AVAILABLE DATA

● ● ● ●

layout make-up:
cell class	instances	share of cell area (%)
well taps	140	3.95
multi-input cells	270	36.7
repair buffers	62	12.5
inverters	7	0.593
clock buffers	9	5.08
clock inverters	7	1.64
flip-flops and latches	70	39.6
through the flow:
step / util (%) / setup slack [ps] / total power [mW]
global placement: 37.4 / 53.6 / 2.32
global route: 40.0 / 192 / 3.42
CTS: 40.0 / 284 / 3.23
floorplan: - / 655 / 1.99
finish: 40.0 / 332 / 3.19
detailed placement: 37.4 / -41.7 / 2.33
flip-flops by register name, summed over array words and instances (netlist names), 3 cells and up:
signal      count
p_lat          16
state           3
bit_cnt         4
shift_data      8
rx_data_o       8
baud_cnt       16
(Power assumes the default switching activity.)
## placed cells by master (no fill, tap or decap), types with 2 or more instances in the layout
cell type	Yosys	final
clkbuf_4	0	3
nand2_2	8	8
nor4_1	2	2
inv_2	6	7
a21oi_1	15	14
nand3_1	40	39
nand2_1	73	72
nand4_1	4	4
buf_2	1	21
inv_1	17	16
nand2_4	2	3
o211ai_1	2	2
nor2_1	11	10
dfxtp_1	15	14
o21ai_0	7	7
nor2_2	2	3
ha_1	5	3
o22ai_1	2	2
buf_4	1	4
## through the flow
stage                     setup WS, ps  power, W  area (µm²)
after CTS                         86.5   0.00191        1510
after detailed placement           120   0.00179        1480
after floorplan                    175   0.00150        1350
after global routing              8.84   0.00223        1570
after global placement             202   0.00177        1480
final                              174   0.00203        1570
==> config.mk <==
export PLATFORM = sky130hd
export DESIGN_NAME = alu_mac_sequencer
export DESIGN_NICKNAME = d
export VERILOG_FILES = /design/src/rtl/alu_mac_sequencer.sv
export SDC_FILE = /design/constraint.sdc
export NUM_CORES = 1
export LEC_CHECK = 0
export CORE_ASPECT_RATIO = 2
export CORE_MARGIN = 5
export CORE_UTILIZATION = 48
export CTS_CLUSTER_SIZE = 28
export DETAILED_ROUTE_END_ITERATION = 16
export GPL_ROUTABILITY_DRIVEN = 0
export PLACE_DENSITY = 0.95
export RECOVER_POWER = 100
export SETUP_SLACK_MARGIN = 0.1
export SYNTH_ARGS = -nofsm -noshare
export SYNTH_HDL_FRONTEND = slang
export SYNTH_SLANG_ARGS = --single-unit
==> constraint.sdc <==
create_clock -name clk -period 3.9 [get_ports clk]
set_input_delay 0.78 -clock clk [delete_from_list [all_inputs] [get_ports clk]]
set_output_delay 0.78 -clock clk [all_outputs]
set_load 0.005 [all_outputs]
==> src/rtl/alu_mac_sequencer.sv <==
// Neuron evaluation sequencer: streams (x, w) pairs through a shared external
// combinational ALU to form sum(x_i * w_i) +/- bias, then hands the result out.
module alu_mac_sequencer #(
    parameter int unsigned N_TERMS = 4,
    parameter int unsigned DW      = 16,
    parameter int unsigned CW      = 8
) (
    input  logic          clk,
    input  logic          rst,
    input  logic          start,
    input  logic [DW-1:0] bias,
    input  logic          bias_sub,
    input  logic          in_valid,
    output logic          in_ready,
    input  logic [DW-1:0] in_x,
    input  logic [DW-1:0] in_w,
    output logic          alu_enable,
    output logic [1:0]    alu_op_sel,
    output logic [DW-1:0] alu_op_a,
    output logic [DW-1:0] alu_op_b,
    input  logic [DW-1:0] alu_result,
    output logic          out_valid,
    input  logic          out_ready,
    output logic [DW-1:0] out_data,
    output logic          busy
);

    localparam logic [1:0]    OP_ADD    = 2'b00;
    localparam logic [1:0]    OP_SUB    = 2'b01;
    localparam logic [1:0]    OP_MUL    = 2'b10;
    localparam logic [CW-1:0] LAST_TERM = CW'(N_TERMS - 1);

    typedef enum logic [2:0] {
        S_IDLE,
        S_MUL,
        S_ACC,
        S_BIAS,
        S_DONE
    } state_t;

    state_t        state;
    logic [DW-1:0] acc;
    logic [DW-1:0] prod;
    logic [CW-1:0] cnt;
    logic [DW-1:0] bias_r;
    logic          bsub_r;

    // Sequencer FSM; handshake/status outputs are registered alongside the state.
    always_ff @(posedge clk) begin
        if (rst) begin
            state     <= S_IDLE;
            acc       <= '0;
            prod      <= '0;
            cnt       <= '0;
            bias_r    <= '0;
            bsub_r    <= 1'b0;
            in_ready  <= 1'b0;
            out_valid <= 1'b0;
            busy      <= 1'b0;
            out_data  <= '0;
        end else begin
            case (state)
                S_IDLE: begin
                    if (start) begin
                        bias_r   <= bias;
                        bsub_r   <= bias_sub;
                        acc      <= '0;
                        cnt      <= '0;
                        state    <= S_MUL;
                        in_ready <= 1'b1;
                        busy     <= 1'b1;
                    end
                end
                S_MUL: begin
                    if (in_valid) begin
                        prod     <= alu_result;
                        state    <= S_ACC;
                        in_ready <= 1'b0;
                    end
                end
                S_ACC: begin
                    acc <= alu_result;
                    if (cnt == LAST_TERM) begin
                        state <= S_BIAS;
                    end else begin
                        cnt      <= cnt + CW'(1);
                        state    <= S_MUL;
                        in_ready <= 1'b1;
                    end
                end
                S_BIAS: begin
                    acc       <= alu_result;
                    out_data  <= alu_result;
                    state     <= S_DONE;
                    out_valid <= 1'b1;
                end
                S_DONE: begin
                    // start is deliberately not looked at here: only IDLE honours it.
                    if (out_ready) begin
                        state     <= S_IDLE;
                        out_valid <= 1'b0;
                        busy      <= 1'b0;
                    end
                end
                default: begin
                    state     <= S_IDLE;
                    in_ready  <= 1'b0;
                    out_valid <= 1'b0;
                    busy      <= 1'b0;
                end
            endcase
        end
    end

    // ALU command decode; everything forced to zero whenever the ALU is not in use.
    always_comb begin
        alu_enable = 1'b0;
        alu_op_sel = OP_ADD;
        alu_op_a   = '0;
        alu_op_b   = '0;
        case (state)
            S_MUL: begin
                if (in_valid) begin
                    alu_enable = 1'b1;
                    alu_op_sel = OP_MUL;
                    alu_op_a   = in_x;
                    alu_op_b   = in_w;
                end
            end
            S_ACC: begin
                alu_enable = 1'b1;
                alu_op_sel = OP_ADD;
                alu_op_a   = acc;
                alu_op_b   = prod;
            end
            S_BIAS: begin
                alu_enable = 1'b1;
                alu_op_sel = bsub_r ? OP_SUB : OP_ADD;
                alu_op_a   = acc;
                alu_op_b   = bias_r;
            end
            default: begin
                alu_enable = 1'b0;
            end
        endcase
    end

endmodule

==> results of run 1 <==
-- layout make-up --
cell class / instances / area [um2] / area share (%)
Timing Repair Buffer: 131 / 1290 / 25.6
Clock inverter: 4 / 77.6 / 1.54
Clock buffer: 12 / 256 / 5.09
Multi-Input combinational cell: 317 / 1710 / 33.8
Inverter: 3 / 11.3 / 0.223
Sequential cell: 79 / 1580 / 31.4
Tap cell: 92 / 115 / 2.28
-- power groups by stage --
stage	registers, mW	logic, mW	clock network [mW]
finish	0.854	0.261	0.924
global route	0.857	0.281	0.970
floorplan	0.863	0.130	0
detailed placement	0.872	0.266	0
global placement	0.870	0.261	0
CTS	0.855	0.270	0.934
-- metal layers --
metal  GRT usage, %  share of wire (%)  wire length, um  vias to the layer above
li1               -                  -                -                     1709
met1           26.4                 40             4310                     1699
met2           39.1                 49             5200                      179
met3           7.58                9.0              967                       20
met4           9.03                2.0              216                        0
met5              0                  0                0                        -
-- state kept, by name (all words and copies together) (netlist names) --
signal     count
prod          16
busy           1
out_valid      1
bsub_r         1
in_ready       1
cnt            8
bias_r        16
acc           16
state          3
out_data      16
-- stage by stage --
| step | setup slack [ns] | hold WS (ns) |
|---|---|---|
| final | 0.303 | 0.453 |
| after global placement | 0.561 | 0.437 |
| after detailed placement | 0.502 | 0.447 |
| after global routing | 0.200 | 0.482 |
| after CTS | 0.493 | 0.454 |
| after floorplan | 1.47 | 0.432 |
-- worst paths after layout --
path                               endpoint  slack [ns]  depth (start not counted)
worst max-delay path            alu_op_b[4]        0.30                          8
worst min-delay path                 bsub_r        0.45                          2
worst max register to register      acc[13]        1.23                          4
worst min register to register       bsub_r        0.45                          2
-- critical path: stages --
cell and delay, ns:
clkdlybuf4s50_1 0.49, nand2b_1 0.09, nand3b_1 0.19, inv_1 0.33
buf_12 0.22, nand2_1 0.06, o21ai_1 0.06, dlygate4sd3_1 0.59
-- cell families after synthesis --
logic type / Yosys count
adders and majority gates: 1
AOI/OAI and AO/OA: 122
xor gates and xnor gates: 1
buffers and inverters: 37
and+or+nand+nor: 177
muxes: 16
DFF: 79
-- cells in the final DEF, fill, tap and decap left out, types with 2 or more instances in the layout --
master / Yosys / final
mux2i_1: 16 / 16
a22o_1: 16 / 16
clkbuf_1: 14 / 3
a31oi_1: 3 / 3
bufinv_16: 0 / 2
buf_4: 3 / 5
nor2_1: 24 / 24
nor2b_1: 2 / 2
dfxtp_1: 79 / 79
nand3b_1: 2 / 3
clkbuf_16: 0 / 9
nor3_1: 5 / 5
a21oi_1: 58 / 58
nand3_1: 3 / 3
clkdlybuf4s50_1: 0 / 93
o21ai_0: 2 / 4
nand4_1: 2 / 2
inv_1: 1 / 2
nor4b_1: 1 / 2
clkinv_4: 0 / 2
nand2b_1: 2 / 2
a22oi_1: 16 / 16
o21ai_1: 18 / 16
dlygate4sd3_1: 0 / 29
nand2_1: 123 / 123
clkbuf_8: 0 / 2
nand4b_1: 2 / 2
a311oi_1: 2 / 2
==> results.py, run 1 <==
metrics = {
    "synthesis": {
        "synth_warnings": 0,
        "synthTopCellsByArea": "dfxtp_1 45%, nand2_1 13%, a21oi_1 8.3%",
        "yosysSeqAreaShare_pct": 45.3,
        "synth_fa_ha_area_share_pct": 0.358,
        "synth-edff-count": 0,
        "synth_top_family_by_area": "simple AND/OR/NAND/NOR gates",
        "synth_xor_area_share_pct": 0.251,
        "synth_nets": 504,
        "synth_area_per_cell_um2": 8.06,
        "synthMuxAreaShare_pct": 4.59,
        "netlist_instances": 433,
        "synth_simple_gate_area_share_pct": 23.2,
        "ys_async_sr_fraction_pct": 0,
        "syn_area_um2": 3490,
        "yosys_most_used_dff": "dfxtp_1",
        "synth_commonest_cells": "123 x nand2_1, 79 x dfxtp_1, 58 x a21oi_1",
        "yosysMostFrequentCell": "nand2_1",
        "synth_top_cell_area_share_pct": 45.3,
        "synth_compound_area_share_pct": 21.5,
        "synth_top_area_cell": "dfxtp_1",
        "postSynthRegisterBits": 79,
        "ys_types": 45,
    },
    "global_route": {
        "grt_max_degree": 43,
        "antenna_found_initial": 0,
        "grt_overflow_total": 0,
        "grt_usage_pct": 22.9,
        "grt_pass1_vias": 3543,
        "grt_pass1_wl_um": 17000,
    },
    "timing": {
        "tns_ns": 0,
        "fmax_ghz": 0.278,
        "max_slew_margin_pct": -32.5,
        "finalSetupViolCount": 0,
        "finalHoldViolCount": 0,
        "slew_viol_final": 17,
        "worst_slew_pin_slew_ns": 1.97,
        "rsz0062_at_grt": "false",
        "final.min_clock_period_ns": 3.60,
        "finalClockSkew_ns": 0.00928,
        "fin_crit_sh_pct": 92.2,
    },
    "die": {
        "die_x_um": 70.3,
        "ios": 124,
        "num_rows": 44,
        "design.die.area_um2": 9180,
        "die_y_um": 131,
        "initial_core_util_pct": 48.8,
        "coreArea_um2": 7160,
    },
    "power": {
        "switchingPower_mw": 0.468,
        "p_comb_share_pct": 12.8,
        "power.share.clock_pct": 45.3,
        "worst_ir_drop_vdd_mv": 0.315,
        "switching_share_pct": 23.0,
        "p_seq_share_pct": 41.9,
        "p_per_area_nw_per_um2": 405,
        "internal-power_mw": 1.57,
        "leakage_nw": 1.85,
        "power_mw": 2.04,
    },
    "clock_tree": {
        "cts_sinks": 79,
        "cts_max_level": 3,
        "post_cts_resized": 0,
        "cts_root_buffer": "clkbuf_16",
        "worstSkewPairLatency_ns": 0.34,
        "hold_buffers": 0,
        "cts_buffers": 9,
        "cts_setup_buffers": 0,
        "cts_tree": "done",
        "clk_pin_slew_worst_paths_ns": 0.05,
        "clockBufferDepth": 2,
    },
    "route": {
        "vias": 3607,
        "wirelength_um": 10700,
        "drc": 0,
        "wl_per_cell_um": 16.8,
        "drtAntennaViolNets": 0,
        "drt-initial-drc-count": 234,
        "viasPerCell": 5.65,
        "detail_route.first_pass.iterations": 4,
    },
    "place": {
        "dp_cells": 622,
        "dpl-instance-area_um2": 4750,
        "io_buffers": 123,
        "place_hpwl_um": 7320,
    },
    "setup_path": {
        "r2r_start": "state[0]",
        "worstSetupPathType": "in2out",
        "startpoint_type": "input port",
        "setup.worst_path.start": "in_valid",
        "cp.required_ns": 3.12,
        "crit_fanout": 25,
        "worstPathArrival_ns": 2.82,
        "end_kind": "primary output",
    },
    "final_layout": {
        "postLayoutCellArea_um2": 5040,
        "diodes": 0,
        "fin_cells": 638,
        "post_route_cells_drive_above_1_share_pct": 5.13,
        "nets": 612,
        "syn2layout_area_growth_pct": 44.3,
        "fillers": 542,
        "fin_util_pct": 70.4,
    },
    "run": {
        "cap_viol_max_count": 1,
    },
    "outcome": {
        "violations": "max-capacitance violations, max-slew violations",
        "status": "finished with violations",
    },
    "min_path": {
        "hold_class": "reg2reg",
        "min_from": "bsub_r",
    },
}
Power figures use the tool's default switching activity.
==> run 2, diff against run 1 <==
--- a/config.mk
+++ b/config.mk
@@ -11,8 +11,7 @@
 export CTS_CLUSTER_SIZE = 28
 export DETAILED_ROUTE_END_ITERATION = 16
 export GPL_ROUTABILITY_DRIVEN = 0
-export PLACE_DENSITY = 0.95
-export RECOVER_POWER = 100
+export PLACE_DENSITY = 0.85
 export SETUP_SLACK_MARGIN = 0.1
 export SYNTH_ARGS = -nofsm -noshare
 export SYNTH_HDL_FRONTEND = slang
==> results.py, run 2 (synthesis gave the netlist of run 1 again) <==
metrics = {
    "outcome": {
        "status": "completed",
    },
    "run": {
        "cap_viol_max_count": 0,
    },
    "final_layout": {
        "fillers": 594,
        "diodes": 0,
        "layout_commonest_cell": "nand2_1",
        "post_route_cells_drive_above_1_share_pct": 6.78,
        "final_cell_mix": "123 x nand2_1, 122 x clkdlybuf4s50_1, 79 x dfxtp_1, 58 x a21oi_1, 24 x nor2_1",
        "syn2layout_area_growth_pct": 44.9,
        "nets": 612,
    },
    "route": {
        "drtAntennaViolNets": 0,
        "drt-initial-drc-count": 144,
        "drc": 0,
        "wl_per_cell_um": 16.3,
        "viasPerCell": 5.43,
        "wirelength_um": 10400,
        "detail_route.first_pass.iterations": 4,
        "vias": 3463,
    },
    "setup_path": {
        "worstPathArrival_ns": 2.66,
        "worstSetupPathType": "in2out",
        "end_kind": "primary output",
        "r2r_start": "state[1]",
        "crit_fanout": 36,
        "cp.required_ns": 3.12,
        "startpoint_type": "input port",
        "setup.worst_path.start": "in_valid",
    },
    "clock_tree": {
        "cts_tree": "done",
        "hold_buffers": 0,
        "cts_buffers": 9,
        "cts_root_buffer": "clkbuf_16",
        "post_cts_resized": 0,
        "cts_sinks": 79,
        "cts_max_level": 3,
        "clk_pin_slew_worst_paths_ns": 0.06,
        "cts_setup_buffers": 0,
        "clockBufferDepth": 2,
        "worstSkewPairLatency_ns": 0.33,
    },
    "die": {
        "design.die.area_um2": 9180,
        "initial_core_util_pct": 48.8,
        "die_y_um": 131,
        "coreArea_um2": 7160,
        "die_x_um": 70.3,
        "ios": 124,
        "num_rows": 44,
    },
    "timing": {
        "finalClockSkew_ns": 0.00288,
        "max_slew_margin_pct": 41.7,
        "finalHoldViolCount": 0,
        "fmax_ghz": 0.291,
        "worst_slew_pin_slew_ns": 0.874,
        "slew_viol_final": 0,
        "finalSetupViolCount": 0,
        "final.min_clock_period_ns": 3.44,
        "tns_ns": 0,
        "rsz0062_at_grt": "false",
        "fin_crit_sh_pct": 88.1,
    },
    "global_route": {
        "grt_pass1_wl_um": 16300,
        "grt_pass1_vias": 3340,
        "antenna_found_initial": 0,
        "grt_max_degree": 46,
        "grt_usage_pct": 22.4,
        "grt_overflow_total": 0,
    },
    "place": {
        "io_buffers": 123,
        "place_hpwl_um": 7220,
    },
    "min_path": {
        "min_from": "bias_r[8]",
        "hold_class": "reg2reg",
    },
    "power": {
        "power_mw": 1.98,
        "worst_ir_drop_vdd_mv": 0.308,
        "p_per_area_nw_per_um2": 390,
        "leakage_nw": 1.77,
    },
}
-- run 2: metal layers --
layer,up-vias,routed length (um),GRT usage (%)
li1,1712,-,-
met1,1581,4280,27.3
met2,154,4880,36.9
met3,16,1040,7.04
met4,0,196,8.47
met5,-,0,0
-- run 2: final cells by class --
class | instances | area [um2] | share of cell area, %
multi-input cells | 317 | 1750 | 34.5
flip-flops and latches | 79 | 1580 | 31.2
repair buffers | 131 | 1300 | 25.7
clock buffers | 11 | 253 | 4.99
well taps | 92 | 115 | 2.27
clock inverters | 5 | 56.3 | 1.11
inverters | 3 | 11.3 | 0.222
-- run 2: worst max-delay path: stages --
cell and delay, ns:
clkdlybuf4s50_1 0.49, nand2b_1 0.09, nand3b_4 0.17, inv_2 0.21, buf_12 0.23, a22o_1 0.16, clkdlybuf4s50_1 0.50
-- run 2: report_power, final --
part           leakage (nW)  internal [mW]  switching [mW]  total [mW]
clock                 0.152          0.529           0.323       0.852
combinational         0.979          0.146           0.126       0.272
sequential            0.641          0.834          0.0172       0.852
-- run 2: through the flow --
step	area (um2)	utilization, %	hold slack, ns	instances	setup WS (ns)
global route	5060	70.7	0.472	638	0.358
floorplan	3490	-	0.432	433	1.47
detailed placement	4750	66.4	0.447	622	0.452
global placement	4750	66.4	0.439	622	0.522
CTS	5060	70.7	0.455	638	0.456
finish	5060	70.7	0.452	638	0.465
-- run 2: worst paths after layout --
kind	endpoint	depth (start not counted)	slack [ns]
hold / removal	bias_r[8]	2	0.45
setup / recovery	alu_op_a[7]	7	0.46
hold reg to reg	bias_r[8]	2	0.45
setup reg to reg	out_data[13]	4	1.74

● ● ● ●

WHAT TO WORK ON
From the first line of the listing above to the line that contains "detailed placement: 37.4 / -41.7 / 2.33", inclusive, restate every line word for word. Nothing else belongs in the answer.

SOLUTION
layout make-up:
cell class	instances	share of cell area (%)
well taps	140	3.95
multi-input cells	270	36.7
repair buffers	62	12.5
inverters	7	0.593
clock buffers	9	5.08
clock inverters	7	1.64
flip-flops and latches	70	39.6
through the flow:
step / util (%) / setup slack [ps] / total power [mW]
global placement: 37.4 / 53.6 / 2.32
global route: 40.0 / 192 / 3.42
CTS: 40.0 / 284 / 3.23
floorplan: - / 655 / 1.99
finish: 40.0 / 332 / 3.19
detailed placement: 37.4 / -41.7 / 2.33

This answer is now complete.